• [Information]:

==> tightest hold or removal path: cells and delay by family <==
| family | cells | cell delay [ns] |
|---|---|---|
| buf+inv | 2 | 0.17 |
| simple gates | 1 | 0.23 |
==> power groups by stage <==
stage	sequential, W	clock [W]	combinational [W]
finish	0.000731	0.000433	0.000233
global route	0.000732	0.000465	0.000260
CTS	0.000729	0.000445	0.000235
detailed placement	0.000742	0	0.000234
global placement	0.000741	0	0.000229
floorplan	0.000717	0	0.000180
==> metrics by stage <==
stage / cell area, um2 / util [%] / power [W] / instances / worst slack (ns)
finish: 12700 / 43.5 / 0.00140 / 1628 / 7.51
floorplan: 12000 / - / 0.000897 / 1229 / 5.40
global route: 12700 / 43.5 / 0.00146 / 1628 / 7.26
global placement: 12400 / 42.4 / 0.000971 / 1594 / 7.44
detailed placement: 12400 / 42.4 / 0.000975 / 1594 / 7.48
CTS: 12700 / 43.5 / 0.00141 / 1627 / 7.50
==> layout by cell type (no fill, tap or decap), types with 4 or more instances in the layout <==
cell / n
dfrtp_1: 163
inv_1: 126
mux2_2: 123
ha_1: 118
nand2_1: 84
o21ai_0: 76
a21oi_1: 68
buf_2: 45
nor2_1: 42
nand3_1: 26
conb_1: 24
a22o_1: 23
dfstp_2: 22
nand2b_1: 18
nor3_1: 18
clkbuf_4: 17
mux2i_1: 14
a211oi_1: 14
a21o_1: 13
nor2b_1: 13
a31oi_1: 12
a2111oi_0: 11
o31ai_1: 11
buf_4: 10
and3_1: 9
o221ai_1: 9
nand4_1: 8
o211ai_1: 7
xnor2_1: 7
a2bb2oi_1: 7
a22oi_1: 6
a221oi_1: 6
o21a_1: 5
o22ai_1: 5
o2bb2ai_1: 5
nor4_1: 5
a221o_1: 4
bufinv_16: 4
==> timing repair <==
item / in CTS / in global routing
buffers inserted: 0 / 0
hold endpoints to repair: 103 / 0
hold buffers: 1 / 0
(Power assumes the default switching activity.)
**src/design/wdt_defs.svh**
```systemverilog
// Register offsets, field positions, codes and counts of the watchdog block.
`ifndef WDT_DEFS_SVH
`define WDT_DEFS_SVH

`define WDT_ADDR_W 5
`define WDT_OFF_CTRL 5'h00
`define WDT_OFF_RELOAD 5'h04
`define WDT_OFF_FEED 5'h08
`define WDT_OFF_COUNT 5'h0C
`define WDT_OFF_IRQ_STAT 5'h10
`define WDT_OFF_IRQ_MASK 5'h14
`define WDT_OFF_AUX 5'h18
`define WDT_OFF_CAUSE 5'h1C

`define WDT_FEED_FIRST 8'hA5
`define WDT_FEED_SECOND 8'h5A

`define WDT_CTRL_RESET 8'h00
`define WDT_RELOAD_RESET 8'hFF
`define WDT_COUNT_RESET 8'hFF
`define WDT_PRESC_W 12
`define WDT_COUNT_W 8
`define WDT_TAP_BASE 4'h4
`define WDT_RST_HOLD 5'h10
`define WDT_SOFTWARE_RESET_BIT_BIT 0
`define WDT_CAUSE_WDT_BIT 0
`define WDT_CAUSE_SW_BIT 1
`define WDT_IRQ_EXPIRY_BIT 0

`endif

```
**src/design/wdt_pkg.sv**
```systemverilog
// Types shared by the watchdog block.
package wdt_pkg;

  // Control register layout, bit 7 down to bit 0.
  typedef struct packed {
    logic [2:0] tap_sel;
    logic [1:0] rsvd;
    logic run;
    logic watchdog_reset_mode_enable;
    logic osc_sel;
  } wdt_ctrl_t;

  typedef enum logic [2:0] {
    WDT_FD_IDLE = 3'h1,
    WDT_FD_NEED_FIRST = 3'h2,
    WDT_FD_NEED_SECOND = 3'h4
  } wdt_feed_state_t;

endpackage

```
**src/design/wdt_edge_det.sv**
```systemverilog
// Rising edge detector for a slow, synchronous input level.
module wdt_edge_det (
  // Clock and reset
  input wire logic clock_i,
  input wire logic resetn_i,
  // Level in, pulse out
  input wire logic level_i,
  output logic rise_o
);

  logic prev;

  always_ff @(posedge clock_i or negedge resetn_i) begin
    if (!resetn_i) begin
      prev <= 1'b0;
    end else begin
      prev <= level_i;
    end
  end

  assign rise_o = level_i & ~prev;

endmodule

```
**src/design/wdt_prescaler.sv**
```systemverilog
// Binary prescaler with a selectable tap that emits one pulse per tap wrap.
module wdt_prescaler #(
  parameter int WIDTH = 12,
  parameter int SEL_W = 3,
  parameter int TAP_BASE = 4
) (
  // Clock and reset
  input wire logic clock_i,
  input wire logic resetn_i,
  // Control
  input wire logic tick_i,
  input wire logic clear_i,
  input wire logic [SEL_W-1:0] tap_sel_i,
  // Tap
  output logic tap_o
);

  logic [WIDTH-1:0] count;
  logic [WIDTH-1:0] low_mask;

  // The tap fires when every stage up to the chosen one is about to wrap,
  // so the period is 2^(TAP_BASE+sel+1) source ticks.
  always_comb begin
    low_mask = '0;
    for (int i = 0; i < WIDTH; i++) begin
      low_mask[i] = (i <= (TAP_BASE + int'(tap_sel_i)));
    end
  end

  assign tap_o = tick_i & ~clear_i & ((count & low_mask) == low_mask);

  always_ff @(posedge clock_i or negedge resetn_i) begin
    if (!resetn_i) begin
      count <= '0;
    end else if (clear_i) begin
      count <= '0;
    end else if (tick_i) begin
      count <= count + 1'b1;
    end
  end

endmodule

```
**src/design/wdt_top.sv**
```systemverilog
// Watchdog and interval timer with feed checking and a software reset bit.
`include "wdt_defs.svh"

// Notes on behaviour
// - Counter underflow without a feed forces a system reset.
// - Twelve-bit prescaler drives an eight-bit down counter.
// - Down counter steps on a chosen prescaler tap, not the source clock.
// - Prescaler source is the peripheral clock or the watchdog oscillator.
// - Only power-on reset returns configuration and state to defaults.
// - With reset mode off, the counter is an interval timer with interrupt.
// - Peripheral clock source plus power-down stops the watchdog.
// - A wrong or incomplete feed sequence forces a watchdog reset.
// - A control write must be followed at once by a valid feed.
// - Reset mode applies while the reset mode enable bit is one.
// - Setting the software reset bit resets the whole processor.
module wdt_top #(
  parameter int PRESC_W = `WDT_PRESC_W,
  parameter int COUNT_W = `WDT_COUNT_W
) (
  // Clock and power-on reset
  input wire logic clock_i,
  input wire logic resetn_i,
  // Avalon-MM slave
  input wire logic [`WDT_ADDR_W-1:0] address_i,
  input wire logic read_i,
  input wire logic write_i,
  input wire logic [31:0] writedata_i,
  output logic [31:0] readdata_o,
  output logic waitrequest_o,
  // System side
  input wire logic wdt_osc_i,
  input wire logic power_down_i,
  output logic sys_reset_o,
  output logic irq_o
);

  import wdt_pkg::*;

  wdt_pkg::wdt_ctrl_t watchdog_control_reg;
  logic [COUNT_W-1:0] reload_value;
  logic [COUNT_W-1:0] count;
  logic [7:0] irq_status;
  logic [7:0] irq_mask;
  logic [7:0] reset_cause;
  logic [4:0] rst_hold;
  logic ack;
  wdt_pkg::wdt_feed_state_t feed_state;
  wdt_pkg::wdt_feed_state_t next_feed_state;

  logic wr;
  logic rd;
  logic [7:0] wbyte;
  logic feed_ok;
  logic feed_err;
  logic osc_rise;
  logic active;
  logic tick;
  logic tap;
  logic underflow;
  logic wdt_trip;
  logic sw_trip;
  logic software_reset_bit;

  // Bus slave: one wait cycle, then the request is taken.
  assign waitrequest_o = (read_i | write_i) & ~ack;
  assign wr = write_i & ack;
  assign rd = read_i & ack;
  assign wbyte = writedata_i[7:0];

  always_ff @(posedge clock_i or negedge resetn_i) begin
    if (!resetn_i) begin
      ack <= 1'b0;
    end else begin
      ack <= (read_i | write_i) & ~ack;
    end
  end

  always_ff @(posedge clock_i or negedge resetn_i) begin
    if (!resetn_i) begin
      readdata_o <= 32'h0000_0000;
    end else if ((read_i | write_i) & ~ack & read_i) begin
      case (address_i)
        `WDT_OFF_CTRL: readdata_o <= {24'h00_0000, watchdog_control_reg};
        `WDT_OFF_RELOAD: readdata_o <= 32'(reload_value);
        `WDT_OFF_COUNT: readdata_o <= 32'(count);
        `WDT_OFF_IRQ_STAT: readdata_o <= {24'h00_0000, irq_status};
        `WDT_OFF_IRQ_MASK: readdata_o <= {24'h00_0000, irq_mask};
        `WDT_OFF_CAUSE: readdata_o <= {24'h00_0000, reset_cause};
        default: readdata_o <= 32'h0000_0000;
      endcase
    end
  end

  // Configuration. Only resetn_i, the power-on reset, clears it; the
  // system reset this block drives does not loop back here.
  always_ff @(posedge clock_i or negedge resetn_i) begin
    if (!resetn_i) begin
      watchdog_control_reg <= `WDT_CTRL_RESET;
    end else if (wr && address_i == `WDT_OFF_CTRL) begin
      watchdog_control_reg <= wbyte;
      watchdog_control_reg.rsvd <= 2'h0;
    end
  end

  always_ff @(posedge clock_i or negedge resetn_i) begin
    if (!resetn_i) begin
      reload_value <= `WDT_RELOAD_RESET;
      irq_mask <= 8'h00;
    end else if (wr) begin
      if (address_i == `WDT_OFF_RELOAD) begin
        reload_value <= wbyte[COUNT_W-1:0];
      end
      if (address_i == `WDT_OFF_IRQ_MASK) begin
        irq_mask <= wbyte;
      end
    end
  end

  // Feed sequence checker. Any other bus write between the two feed
  // bytes, or after a control write, breaks the sequence. Reads do not.
  always_comb begin
    next_feed_state = feed_state;
    feed_ok = 1'b0;
    feed_err = 1'b0;
    if (wr) begin
      case (feed_state)
        WDT_FD_IDLE: begin
          if (address_i == `WDT_OFF_CTRL) begin
            next_feed_state = WDT_FD_NEED_FIRST;
          end else if (address_i == `WDT_OFF_FEED) begin
            if (wbyte == `WDT_FEED_FIRST) begin
              next_feed_state = WDT_FD_NEED_SECOND;
            end else begin
              feed_err = 1'b1;
            end
          end
        end
        WDT_FD_NEED_FIRST: begin
          if (address_i == `WDT_OFF_FEED && wbyte == `WDT_FEED_FIRST) begin
            next_feed_state = WDT_FD_NEED_SECOND;
          end else begin
            feed_err = 1'b1;
            next_feed_state = WDT_FD_IDLE;
          end
        end
        WDT_FD_NEED_SECOND: begin
          if (address_i == `WDT_OFF_FEED && wbyte == `WDT_FEED_SECOND) begin
            feed_ok = 1'b1;
          end else begin
            feed_err = 1'b1;
          end
          next_feed_state = WDT_FD_IDLE;
        end
        default: begin
          next_feed_state = WDT_FD_IDLE;
        end
      endcase
    end
  end

  always_ff @(posedge clock_i or negedge resetn_i) begin
    if (!resetn_i) begin
      feed_state <= WDT_FD_IDLE;
    end else begin
      feed_state <= next_feed_state;
    end
  end

  // Source selection and power-down gating. The oscillator keeps running
  // in power-down, so only the peripheral-clock source is stopped.
  wdt_edge_det u_osc_edge (
    .clock_i(clock_i),
    .resetn_i(resetn_i),
    .level_i(wdt_osc_i),
    .rise_o(osc_rise)
  );

  assign active = (watchdog_control_reg.watchdog_reset_mode_enable |
                   watchdog_control_reg.run) &
                  ~(power_down_i & ~watchdog_control_reg.osc_sel);
  assign tick = active &
                (watchdog_control_reg.osc_sel ? osc_rise : 1'b1);

  wdt_prescaler #(
    .WIDTH(PRESC_W),
    .SEL_W(3),
    .TAP_BASE(int'(`WDT_TAP_BASE))
  ) u_presc (
    .clock_i(clock_i),
    .resetn_i(resetn_i),
    .tick_i(tick),
    .clear_i(feed_ok),
    .tap_sel_i(watchdog_control_reg.tap_sel),
    .tap_o(tap)
  );

  assign underflow = tap & (count == '0);

  // Down counter steps only on the prescaler tap and reloads on expiry.
  always_ff @(posedge clock_i or negedge resetn_i) begin
    if (!resetn_i) begin
      count <= `WDT_COUNT_RESET;
    end else if (feed_ok) begin
      count <= reload_value;
    end else if (underflow) begin
      count <= reload_value;
    end else if (tap) begin
      count <= count - 1'b1;
    end
  end

  // Reset sources. Feed errors only reset in watchdog mode; as an
  // interval timer a stray write should not take the processor down.
  assign wdt_trip = watchdog_control_reg.watchdog_reset_mode_enable &
                    (underflow | feed_err);
  assign software_reset_bit = wbyte[`WDT_SOFTWARE_RESET_BIT_BIT];
  assign sw_trip = wr & (address_i == `WDT_OFF_AUX) &
                   software_reset_bit;

  always_ff @(posedge clock_i or negedge resetn_i) begin
    if (!resetn_i) begin
      rst_hold <= 5'h00;
    end else if (wdt_trip | sw_trip) begin
      rst_hold <= `WDT_RST_HOLD;
    end else if (rst_hold != 5'h00) begin
      rst_hold <= rst_hold - 5'h01;
    end
  end

  assign sys_reset_o = (rst_hold != 5'h00);

  // Sticky reset cause, write one to clear; a new cause wins the clear.
  always_ff @(posedge clock_i or negedge resetn_i) begin
    if (!resetn_i) begin
      reset_cause <= 8'h00;
    end else begin
      for (int i = 0; i < 8; i++) begin
        if (wr && address_i == `WDT_OFF_CAUSE && wbyte[i]) begin
          reset_cause[i] <= 1'b0;
        end
      end
      if (wdt_trip) begin
        reset_cause[`WDT_CAUSE_WDT_BIT] <= 1'b1;
      end
      if (sw_trip) begin
        reset_cause[`WDT_CAUSE_SW_BIT] <= 1'b1;
      end
    end
  end

  // Interval expiry interrupt, write one to clear, set wins the clear.
  always_ff @(posedge clock_i or negedge resetn_i) begin
    if (!resetn_i) begin
      irq_status <= 8'h00;
    end else begin
      for (int i = 0; i < 8; i++) begin
        if (wr && address_i == `WDT_OFF_IRQ_STAT && wbyte[i]) begin
          irq_status[i] <= 1'b0;
        end
      end
      if (underflow && !watchdog_control_reg.watchdog_reset_mode_enable) begin
        irq_status[`WDT_IRQ_EXPIRY_BIT] <= 1'b1;
      end
    end
  end

  assign irq_o = |(irq_status & irq_mask);

endmodule

```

• [Problem requirements]: Starting at the line that has "clkbuf_4: 17" and ending at the line that has "hold buffers: 1 / 0", please write out the lines above exactly, leaving out all others.

• [Written reply]:
clkbuf_4: 17
mux2i_1: 14
a211oi_1: 14
a21o_1: 13
nor2b_1: 13
a31oi_1: 12
a2111oi_0: 11
o31ai_1: 11
buf_4: 10
and3_1: 9
o221ai_1: 9
nand4_1: 8
o211ai_1: 7
xnor2_1: 7
a2bb2oi_1: 7
a22oi_1: 6
a221oi_1: 6
o21a_1: 5
o22ai_1: 5
o2bb2ai_1: 5
nor4_1: 5
a221o_1: 4
bufinv_16: 4
==> timing repair <==
item / in CTS / in global routing
buffers inserted: 0 / 0
hold endpoints to repair: 103 / 0
hold buffers: 1 / 0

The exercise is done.